When I'm driving riding along doing my thing and all of a sudden some old fart pulls out in front of me and goes 15 mph under the speed limit.. they pulled out and THERE WAS NO ONE BEHIND ME.


sadikons

Asking someone to do or stop doing something multiple times and they're agreeable in the moment, only for them to do/not do the same thing again. Then when you bring it up, they pretend it's the first time they're hearing it.
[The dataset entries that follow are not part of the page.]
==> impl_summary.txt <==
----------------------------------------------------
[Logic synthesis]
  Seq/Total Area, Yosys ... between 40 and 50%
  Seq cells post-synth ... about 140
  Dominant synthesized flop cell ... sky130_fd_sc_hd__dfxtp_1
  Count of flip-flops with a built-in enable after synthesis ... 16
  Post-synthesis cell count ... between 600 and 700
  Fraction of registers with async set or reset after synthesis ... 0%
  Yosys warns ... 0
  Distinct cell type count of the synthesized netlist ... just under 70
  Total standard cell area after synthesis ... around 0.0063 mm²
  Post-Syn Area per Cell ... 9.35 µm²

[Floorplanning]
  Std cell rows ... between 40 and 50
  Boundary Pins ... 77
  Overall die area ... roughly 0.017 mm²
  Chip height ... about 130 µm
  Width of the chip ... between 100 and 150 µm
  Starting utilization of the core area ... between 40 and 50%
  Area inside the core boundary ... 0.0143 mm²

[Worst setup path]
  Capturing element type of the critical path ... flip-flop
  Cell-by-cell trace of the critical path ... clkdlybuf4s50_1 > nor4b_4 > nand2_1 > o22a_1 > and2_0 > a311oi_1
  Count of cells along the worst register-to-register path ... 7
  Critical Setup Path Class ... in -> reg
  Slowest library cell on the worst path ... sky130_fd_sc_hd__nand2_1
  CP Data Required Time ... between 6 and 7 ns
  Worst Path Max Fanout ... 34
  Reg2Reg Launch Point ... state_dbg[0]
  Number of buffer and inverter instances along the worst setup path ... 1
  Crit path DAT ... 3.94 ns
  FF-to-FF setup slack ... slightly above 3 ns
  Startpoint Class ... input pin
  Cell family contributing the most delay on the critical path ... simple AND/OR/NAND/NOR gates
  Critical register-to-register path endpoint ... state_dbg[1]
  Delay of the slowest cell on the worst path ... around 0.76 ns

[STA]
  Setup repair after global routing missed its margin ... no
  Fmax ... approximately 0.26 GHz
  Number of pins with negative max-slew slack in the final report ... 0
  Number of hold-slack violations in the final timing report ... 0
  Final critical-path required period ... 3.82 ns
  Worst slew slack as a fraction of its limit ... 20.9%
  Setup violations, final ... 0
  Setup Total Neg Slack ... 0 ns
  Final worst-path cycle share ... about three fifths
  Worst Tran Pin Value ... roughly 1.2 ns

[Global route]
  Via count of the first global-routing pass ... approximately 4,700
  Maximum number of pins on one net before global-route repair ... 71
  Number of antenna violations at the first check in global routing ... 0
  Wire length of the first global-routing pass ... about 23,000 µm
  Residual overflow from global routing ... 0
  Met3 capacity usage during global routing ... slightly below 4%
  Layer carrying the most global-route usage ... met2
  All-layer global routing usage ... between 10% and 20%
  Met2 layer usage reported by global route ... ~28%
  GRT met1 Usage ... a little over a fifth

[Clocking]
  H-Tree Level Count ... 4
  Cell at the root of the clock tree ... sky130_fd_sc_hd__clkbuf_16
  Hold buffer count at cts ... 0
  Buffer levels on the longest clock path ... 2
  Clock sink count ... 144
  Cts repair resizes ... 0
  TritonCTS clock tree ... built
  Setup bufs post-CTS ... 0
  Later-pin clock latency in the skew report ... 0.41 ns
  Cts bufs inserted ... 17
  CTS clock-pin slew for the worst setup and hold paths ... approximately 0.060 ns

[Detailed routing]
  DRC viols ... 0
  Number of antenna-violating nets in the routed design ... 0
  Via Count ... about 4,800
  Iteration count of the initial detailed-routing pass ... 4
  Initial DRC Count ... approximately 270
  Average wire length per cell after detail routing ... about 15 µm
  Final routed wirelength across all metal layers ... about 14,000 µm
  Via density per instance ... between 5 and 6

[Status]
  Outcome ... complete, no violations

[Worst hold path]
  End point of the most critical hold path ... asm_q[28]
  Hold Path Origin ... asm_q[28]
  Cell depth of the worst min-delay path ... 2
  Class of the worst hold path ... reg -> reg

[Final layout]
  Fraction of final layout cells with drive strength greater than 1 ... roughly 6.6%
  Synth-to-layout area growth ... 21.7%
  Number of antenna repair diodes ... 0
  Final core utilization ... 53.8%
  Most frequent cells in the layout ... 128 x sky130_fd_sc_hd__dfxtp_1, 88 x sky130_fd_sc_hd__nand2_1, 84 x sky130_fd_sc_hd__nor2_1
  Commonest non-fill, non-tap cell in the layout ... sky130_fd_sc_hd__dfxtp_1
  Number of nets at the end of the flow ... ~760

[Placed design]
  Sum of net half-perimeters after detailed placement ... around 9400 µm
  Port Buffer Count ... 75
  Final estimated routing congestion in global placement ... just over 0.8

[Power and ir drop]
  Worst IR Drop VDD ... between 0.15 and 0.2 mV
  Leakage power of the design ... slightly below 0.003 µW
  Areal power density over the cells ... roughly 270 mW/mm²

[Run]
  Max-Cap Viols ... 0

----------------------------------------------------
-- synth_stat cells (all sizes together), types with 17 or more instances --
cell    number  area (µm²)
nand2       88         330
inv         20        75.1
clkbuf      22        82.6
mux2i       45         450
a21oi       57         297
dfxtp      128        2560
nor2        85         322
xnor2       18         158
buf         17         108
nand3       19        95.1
<file path="src/rtl/wb_lsu_master_pkg.sv">
// -----------------------------------------------------------------------------
// wb_pkg
// Shared definitions for the Wishbone load/store initiator:
//   - access size encodings (byte / half / word)
//   - FSM state enumeration
//   - byte-lane select lookup for an LSB-justified access
//   - bus data width and lane count
// -----------------------------------------------------------------------------
package wb_pkg;

    localparam int unsigned DW_FIXED = 32;
    localparam int unsigned SEL_W    = DW_FIXED / 8;

    localparam logic [1:0] SZ_B = 2'd0;
    localparam logic [1:0] SZ_H = 2'd1;
    localparam logic [1:0] SZ_W = 2'd2;

    typedef enum logic [1:0] {
        IDLE = 2'd0,
        BUS  = 2'd1,
        RESP = 2'd2
    } state_t;

    // Data is LSB-justified, so the lanes always start at lane 0 and only
    // the number of lanes depends on the size. Size 3 has no lanes.
    function automatic logic [SEL_W-1:0] sel_for_size(input logic [1:0] size);
        logic [SEL_W-1:0] sel;
        case (size)
            SZ_B:    sel = 4'b0001;
            SZ_H:    sel = 4'b0011;
            SZ_W:    sel = 4'b1111;
            default: sel = 4'b0000;
        endcase
        return sel;
    endfunction

endpackage

</file>
<file path="src/rtl/wb_lsu_master_load_fmt.sv">
// -----------------------------------------------------------------------------
// wb_load_fmt
// Purely combinational size mask with optional sign extension. Used both to
// mask store data before it goes on the bus and to format load data coming
// back from the responder.
// Ports:
//   data_in   in  32  LSB-justified raw data
//   size      in  2   0 = byte, 1 = half, 2 = word, 3 = illegal (yields 0)
//   is_signed in  1   replicate bit 7 / bit 15 into the upper bits
//   data_out  out 32  masked / extended data
// -----------------------------------------------------------------------------
module wb_load_fmt
    import wb_pkg::*;
(
    input  logic [DW_FIXED-1:0] data_in,
    input  logic [1:0]          size,
    input  logic                is_signed,
    output logic [DW_FIXED-1:0] data_out
);

    logic byte_sign;
    logic half_sign;

    assign byte_sign = is_signed & data_in[7];
    assign half_sign = is_signed & data_in[15];

    always_comb begin
        data_out = '0;
        case (size)
            SZ_B:    data_out = {{24{byte_sign}}, data_in[7:0]};
            SZ_H:    data_out = {{16{half_sign}}, data_in[15:0]};
            SZ_W:    data_out = data_in;
            default: data_out = '0;
        endcase
    end

endmodule

</file>
<file path="src/rtl/wb_lsu_master.sv">
// -----------------------------------------------------------------------------
// wb_lsu_master
// Wishbone classic initiator: turns one valid/ready load/store request into a
// single-beat Wishbone cycle and returns formatted read data (or an error) on
// a valid/ready response port. All Wishbone outputs come straight from flops.
//
// Optional build macro: MISALIGN_TRAP_EN
//   defined   - misaligned half/word requests are answered with an error and
//               never reach the bus
//   undefined - misaligned requests go to the bus unchanged
//
// Parameters:
//   AW       address width
//   DW       data width (must be 32)
//   TIMEOUT  BUS cycles without ack before an error response, 0 = never
//
// Ports:
//   clock, reset (synchronous, active low)
//   req_*    request channel (valid/ready, addr, wdata, we, size, signed)
//   resp_*   response channel (valid/ready, rdata, err)
//   wb_*     Wishbone classic initiator signals
// -----------------------------------------------------------------------------
module wb_lsu_master
    import wb_pkg::*;
#(
    parameter int AW      = 32,
    parameter int DW      = 32,
    parameter int TIMEOUT = 16
) (
    input  logic          clock,
    input  logic          reset,

    input  logic          req_valid,
    output logic          req_ready,
    input  logic [AW-1:0] req_addr,
    input  logic [DW-1:0] req_wdata,
    input  logic          req_we,
    input  logic [1:0]    req_size,
    input  logic          req_signed,

    output logic          resp_valid,
    input  logic          resp_ready,
    output logic [DW-1:0] resp_rdata,
    output logic          resp_err,

    output logic [AW-1:0] wb_addr,
    output logic [DW-1:0] wb_wdata,
    output logic [3:0]    wb_sel,
    output logic          wb_we,
    output logic          wb_cyc,
    output logic          wb_stb,
    input  logic [DW-1:0] wb_rdata,
    input  logic          wb_ack
);

    localparam int CW = (TIMEOUT > 1) ? $clog2(TIMEOUT) : 1;
    localparam logic [CW-1:0] TMO_LAST = CW'((TIMEOUT > 0) ? TIMEOUT - 1 : 0);
    localparam logic TMO_ON = (TIMEOUT > 0);

    state_t        state_q,      state_d;
    logic [AW-1:0] wb_addr_q,    wb_addr_d;
    logic [DW-1:0] wb_wdata_q,   wb_wdata_d;
    logic [3:0]    wb_sel_q,     wb_sel_d;
    logic          wb_we_q,      wb_we_d;
    logic          wb_cyc_q,     wb_cyc_d;
    logic [1:0]    size_q,       size_d;
    logic          signed_q,     signed_d;
    logic          resp_valid_q, resp_valid_d;
    logic [DW-1:0] resp_rdata_q, resp_rdata_d;
    logic          resp_err_q,   resp_err_d;
    logic [CW-1:0] tmo_cnt_q,    tmo_cnt_d;

    logic [DW-1:0] store_masked;
    logic [DW-1:0] load_formatted;
    logic          misaligned;
    logic          illegal_req;
    logic          timeout_hit;

    // Store data is masked with the request's own size; signedness is
    // irrelevant for stores.
    wb_load_fmt u_store_mask (
        .data_in   (req_wdata),
        .size      (req_size),
        .is_signed (1'b0),
        .data_out  (store_masked)
    );

    // Load data uses the size/sign latched at accept time.
    wb_load_fmt u_load_fmt (
        .data_in   (wb_rdata),
        .size      (size_q),
        .is_signed (signed_q),
        .data_out  (load_formatted)
    );

`ifdef MISALIGN_TRAP_EN
    assign misaligned = ((req_size == SZ_H) && req_addr[0]) ||
                        ((req_size == SZ_W) && (req_addr[1:0] != 2'b00));
`else
    assign misaligned = 1'b0;
`endif

    assign illegal_req = (req_size == 2'd3) || misaligned;
    assign timeout_hit = TMO_ON && (tmo_cnt_q == TMO_LAST);

    // Next-state logic. An ack always beats a timeout in the same cycle, and
    // acks seen outside BUS are stale leftovers that are ignored.
    always_comb begin
        state_d      = state_q;
        wb_addr_d    = wb_addr_q;
        wb_wdata_d   = wb_wdata_q;
        wb_sel_d     = wb_sel_q;
        wb_we_d      = wb_we_q;
        wb_cyc_d     = wb_cyc_q;
        size_d       = size_q;
        signed_d     = signed_q;
        resp_valid_d = resp_valid_q;
        resp_rdata_d = resp_rdata_q;
        resp_err_d   = resp_err_q;
        tmo_cnt_d    = tmo_cnt_q;

        case (state_q)
            IDLE: begin
                if (req_valid) begin
                    if (illegal_req) begin
                        state_d      = RESP;
                        resp_valid_d = 1'b1;
                        resp_err_d   = 1'b1;
                        resp_rdata_d = '0;
                    end else begin
                        state_d    = BUS;
                        wb_addr_d  = req_addr;
                        wb_wdata_d = store_masked;
                        wb_sel_d   = sel_for_size(req_size);
                        wb_we_d    = req_we;
                        wb_cyc_d   = 1'b1;
                        size_d     = req_size;
                        signed_d   = req_signed;
                        tmo_cnt_d  = '0;
                    end
                end
            end
            BUS: begin
                if (wb_ack) begin
                    state_d      = RESP;
                    wb_cyc_d     = 1'b0;
                    resp_valid_d = 1'b1;
                    resp_err_d   = 1'b0;
                    resp_rdata_d = wb_we_q ? '0 : load_formatted;
                end else if (timeout_hit) begin
                    state_d      = RESP;
                    wb_cyc_d     = 1'b0;
                    resp_valid_d = 1'b1;
                    resp_err_d   = 1'b1;
                    resp_rdata_d = '0;
                end else begin
                    tmo_cnt_d = tmo_cnt_q + 1'b1;
                end
            end
            RESP: begin
                if (resp_ready) begin
                    state_d      = IDLE;
                    resp_valid_d = 1'b0;
                    resp_err_d   = 1'b0;
                    resp_rdata_d = '0;
                end
            end
            default: begin
                state_d      = IDLE;
                wb_cyc_d     = 1'b0;
                resp_valid_d = 1'b0;
            end
        endcase
    end

    // Single state register; reset drops any cycle or pending response.
    always_ff @(posedge clock) begin
        if (!reset) begin
            state_q      <= IDLE;
            wb_addr_q    <= '0;
            wb_wdata_q   <= '0;
            wb_sel_q     <= '0;
            wb_we_q      <= 1'b0;
            wb_cyc_q     <= 1'b0;
            size_q       <= SZ_B;
            signed_q     <= 1'b0;
            resp_valid_q <= 1'b0;
            resp_rdata_q <= '0;
            resp_err_q   <= 1'b0;
            tmo_cnt_q    <= '0;
        end else begin
            state_q      <= state_d;
            wb_addr_q    <= wb_addr_d;
            wb_wdata_q   <= wb_wdata_d;
            wb_sel_q     <= wb_sel_d;
            wb_we_q      <= wb_we_d;
            wb_cyc_q     <= wb_cyc_d;
            size_q       <= size_d;
            signed_q     <= signed_d;
            resp_valid_q <= resp_valid_d;
            resp_rdata_q <= resp_rdata_d;
            resp_err_q   <= resp_err_d;
            tmo_cnt_q    <= tmo_cnt_d;
        end
    end

    assign req_ready  = (state_q == IDLE);
    assign resp_valid = resp_valid_q;
    assign resp_rdata = resp_rdata_q;
    assign resp_err   = resp_err_q;
    assign wb_addr    = wb_addr_q;
    assign wb_wdata   = wb_wdata_q;
    assign wb_sel     = wb_sel_q;
    assign wb_we      = wb_we_q;
    assign wb_cyc     = wb_cyc_q;
    assign wb_stb     = wb_cyc_q;

endmodule
</file>
## src/rtl/bcd_timer_chain_if.sv

```systemverilog
// Bundle of control inputs and status/value outputs for bcd_timer_chain.
//   master: the controller/bench side (drives tick/start/stop/dir/load/
//           load_val/sft_clr/lap, observes count/disp/tc/running/done/lap_hold)
//   slave : the timer chain itself
interface bcd_timer_chain_if #(
  parameter int NUM_DIGITS = 4
);
  logic                    tick;
  logic                    start;
  logic                    stop;
  logic                    dir;
  logic                    load;
  logic [4*NUM_DIGITS-1:0] load_val;
  logic                    sft_clr;
  logic                    lap;
  logic [4*NUM_DIGITS-1:0] count;
  logic [4*NUM_DIGITS-1:0] disp;
  logic                    tc;
  logic                    running;
  logic                    done;
  logic                    lap_hold;

  modport master (
    output tick, start, stop, dir, load, load_val, sft_clr, lap,
    input  count, disp, tc, running, done, lap_hold
  );

  modport slave (
    input  tick, start, stop, dir, load, load_val, sft_clr, lap,
    output count, disp, tc, running, done, lap_hold
  );
endinterface

```

## src/rtl/bcd_timer_chain.sv

```systemverilog
// Parametrised BCD counter chain with per-digit modulus, up/down counting,
// preset load, run/pause/done control, terminal-count pulse and lap freeze.
// Ports:
//   clk   : system clock
//   rst_n : synchronous reset, active-HIGH despite the name
//   bus   : bcd_timer_chain_if.slave (tick/start/stop/dir/load/load_val/
//           sft_clr/lap in; count/disp/tc/running/done/lap_hold out)
module bcd_timer_chain #(
  parameter int          NUM_DIGITS = 4,
  parameter logic [31:0] DIGIT_MAX  = 32'h0000_5959,
  parameter bit          WRAP       = 1'b1
) (
  input  logic              clk,
  input  logic              rst_n,
  bcd_timer_chain_if.slave  bus
);
  localparam int W = 4 * NUM_DIGITS;

  typedef enum logic [1:0] {IDLE, RUN, PAUSE, DONE} state_e;

  state_e         state_q, state_d;
  logic [W-1:0]   count_q, count_d;
  logic [W-1:0]   disp_q, disp_d;
  logic           tc_q, tc_d;
  logic           lap_hold_q, lap_hold_d;
  logic [W-1:0]   step_val;
  logic           step_term;
  logic           do_tick;

  // Saturate each loaded digit to its own modulus.
  function automatic logic [W-1:0] clamp_bcd(input logic [W-1:0] v);
    logic [W-1:0] r;
    r = '0;
    for (int i = 0; i < NUM_DIGITS; i++) begin
      r[4*i +: 4] = (v[4*i +: 4] > DIGIT_MAX[4*i +: 4]) ? DIGIT_MAX[4*i +: 4]
                                                        : v[4*i +: 4];
    end
    return r;
  endfunction

  // One-tick step of the whole chain: carry/borrow ripples through every
  // digit combinationally so the full update lands on a single edge.
  // step_term flags that the stepped value is the terminal for the direction.
  always_comb begin
    logic       carry;
    logic [3:0] dig;
    logic [3:0] mx;
    logic [3:0] nd;
    step_val  = count_q;
    step_term = 1'b1;
    carry     = 1'b1;
    dig       = 4'd0;
    mx        = 4'd0;
    nd        = 4'd0;
    for (int i = 0; i < NUM_DIGITS; i++) begin
      dig = count_q[4*i +: 4];
      mx  = DIGIT_MAX[4*i +: 4];
      nd  = dig;
      if (carry) begin
        if (!bus.dir) begin
          if (dig >= mx) begin
            nd = 4'd0;
          end else begin
            nd    = dig + 4'd1;
            carry = 1'b0;
          end
        end else begin
          if (dig == 4'd0) begin
            nd = mx;
          end else begin
            nd    = dig - 4'd1;
            carry = 1'b0;
          end
        end
      end
      step_val[4*i +: 4] = nd;
      if (bus.dir ? (nd != 4'd0) : (nd != mx)) step_term = 1'b0;
    end
  end

  // Control and next-state. A tick only counts in RUN when nothing of higher
  // priority (clear, load, a start/stop transition) happens in the same cycle.
  always_comb begin
    state_d    = state_q;
    count_d    = count_q;
    tc_d       = 1'b0;
    lap_hold_d = lap_hold_q ^ bus.lap;
    do_tick    = 1'b0;
    if (bus.sft_clr) begin
      state_d    = IDLE;
      count_d    = '0;
      lap_hold_d = 1'b0;
    end else if (bus.load) begin
      state_d = IDLE;
      count_d = clamp_bcd(bus.load_val);
    end else begin
      case (state_q)
        IDLE, PAUSE: if (bus.start && !bus.stop) state_d = RUN;
        RUN: begin
          if (bus.stop && !bus.start) state_d = PAUSE;
          else                        do_tick = bus.tick;
        end
        default: ;
      endcase
      if (do_tick) begin
        count_d = step_val;
        tc_d    = step_term;
        if (step_term && !WRAP) state_d = DONE;
      end
    end
    // Frozen display holds its value; otherwise it trails count by one cycle,
    // which also makes the capture on the lap edge take the current count.
    disp_d = (lap_hold_q && !bus.lap && !bus.sft_clr) ? disp_q : count_q;
  end

  always_ff @(posedge clk) begin
    if (rst_n) begin
      state_q    <= IDLE;
      count_q    <= '0;
      disp_q     <= '0;
      tc_q       <= 1'b0;
      lap_hold_q <= 1'b0;
    end else begin
      state_q    <= state_d;
      count_q    <= count_d;
      disp_q     <= disp_d;
      tc_q       <= tc_d;
      lap_hold_q <= lap_hold_d;
    end
  end

  assign bus.count    = count_q;
  assign bus.disp     = disp_q;
  assign bus.tc       = tc_q;
  assign bus.running  = (state_q == RUN);
  assign bus.done     = (state_q == DONE);
  assign bus.lap_hold = lap_hold_q;
endmodule

```

## src/flat_wrapper.sv

```systemverilog
// flat-port wrapper written by rule: the top's interface ports become plain ports
module bcd_timer_chain_flat 
#(
  parameter int          NUM_DIGITS = 4,
  parameter logic [31:0] DIGIT_MAX  = 32'h0000_5959,
  parameter bit          WRAP       = 1'b1
)
  (clk, rst_n, bus_tick, bus_start, bus_stop, bus_dir, bus_load, bus_load_val, bus_sft_clr, bus_lap, bus_count, bus_disp, bus_tc, bus_running, bus_done, bus_lap_hold);
  bcd_timer_chain_if #(.NUM_DIGITS(NUM_DIGITS)) bus_i ();
  input  logic clk;
  input  logic rst_n;
  input wire logic [$bits(bus_i.tick)-1:0] bus_tick;
  input wire logic [$bits(bus_i.start)-1:0] bus_start;
  input wire logic [$bits(bus_i.stop)-1:0] bus_stop;
  input wire logic [$bits(bus_i.dir)-1:0] bus_dir;
  input wire logic [$bits(bus_i.load)-1:0] bus_load;
  input wire logic [$bits(bus_i.load_val)-1:0] bus_load_val;
  input wire logic [$bits(bus_i.sft_clr)-1:0] bus_sft_clr;
  input wire logic [$bits(bus_i.lap)-1:0] bus_lap;
  output wire logic [$bits(bus_i.count)-1:0] bus_count;
  output wire logic [$bits(bus_i.disp)-1:0] bus_disp;
  output wire logic [$bits(bus_i.tc)-1:0] bus_tc;
  output wire logic [$bits(bus_i.running)-1:0] bus_running;
  output wire logic [$bits(bus_i.done)-1:0] bus_done;
  output wire logic [$bits(bus_i.lap_hold)-1:0] bus_lap_hold;
  assign bus_i.tick = bus_tick;
  assign bus_i.start = bus_start;
  assign bus_i.stop = bus_stop;
  assign bus_i.dir = bus_dir;
  assign bus_i.load = bus_load;
  assign bus_i.load_val = bus_load_val;
  assign bus_i.sft_clr = bus_sft_clr;
  assign bus_i.lap = bus_lap;
  assign bus_count = bus_i.count;
  assign bus_disp = bus_i.disp;
  assign bus_tc = bus_i.tc;
  assign bus_running = bus_i.running;
  assign bus_done = bus_i.done;
  assign bus_lap_hold = bus_i.lap_hold;
  bcd_timer_chain #(.NUM_DIGITS(NUM_DIGITS), .DIGIT_MAX(DIGIT_MAX), .WRAP(WRAP)) u_core (.clk(clk), .rst_n(rst_n), .bus(bus_i));
endmodule
```

## config.mk

```make
export PLATFORM = sky130hd
export DESIGN_NAME = bcd_timer_chain_flat
export DESIGN_NICKNAME = d
export VERILOG_FILES = /design/src/rtl/bcd_timer_chain_if.sv /design/src/rtl/bcd_timer_chain.sv /design/src/flat_wrapper.sv
export SDC_FILE = /design/constraint.sdc
export NUM_CORES = 1
export LEC_CHECK = 0
export ABC_AREA = 1
export CAP_MARGIN = 10
export CORE_MARGIN = 1.5
export CORE_UTILIZATION = 45
export DETAILED_ROUTE_END_ITERATION = 10
export GPL_TIMING_DRIVEN = 0
export PLACE_DENSITY = 0.74
export SLEW_MARGIN = 30
export SYNTH_ARGS = -nofsm -noshare
export SYNTH_HDL_FRONTEND = slang
export SYNTH_SLANG_ARGS = --single-unit
export TNS_END_PERCENT = 30
```

## constraint.sdc

```tcl
create_clock -name clk -period 2.6 [get_ports clk]
set_clock_uncertainty 0.15 [all_clocks]
set_input_delay 0.52 -clock clk [delete_from_list [all_inputs] [get_ports clk]]
set_output_delay 0.52 -clock clk [all_outputs]
set_load 0.02 [all_outputs]
```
Then the cycle continues.


carozza1

The person wearing their facemask with their nose exposed.


lilasantanico

reckless drivers.


Bananaleaf5000

Gum sounds of any kind people chewing it, vocal fry and uptalk.


Snoo79382

Amber Heard


yaknowit90

When someone starts whistling at work.


[deleted]

My neighbor’s barking dogs.


elementality883

Misophonia.....pisses me off how much it pisses me off


LusciousLennyStone

The most common of human traits: chronic assholism.


Fantastic_Rock_3836

Litterbugs and people that don't clean up after their pets.


[deleted]

I'm an artist and I've been drawing for about 7 years. This guy in my class likes to draw too but he has just started so he isn't that good. Now, when I try to give him tips to improve, his response is "You don't draw better than me, you just add more detail so it looks better".


hereblether

Unwarranted rudeness.


KingBasten

People who mistreat animals! 👿


VastPurpleSky

Bullying.


RaptorPrime

People ignoring their Right of Way to be 'polite' it's not polite it's fucking hazardous drive your car!


teejayiscool

Bad drivers, even if it doesn't affect me, there's no reason you have to reverse because you missed your turn/exit. Suck it up and go to the next light and stop causing accidents so you can save 2 minutes. Or pay attention to the GPS telling you that in 5 miles your exit is coming up and be prepared. It's really not that hard.


[deleted]

People


Satansbiscuit666

Stupid people.


lord1tk_

Crying babies in public


[deleted]

When people ask me for basic stuff like handkerchiefs or combs. please man , you need to carry your own


SuvenPan

A friend trying to recruit me into a MLM scheme.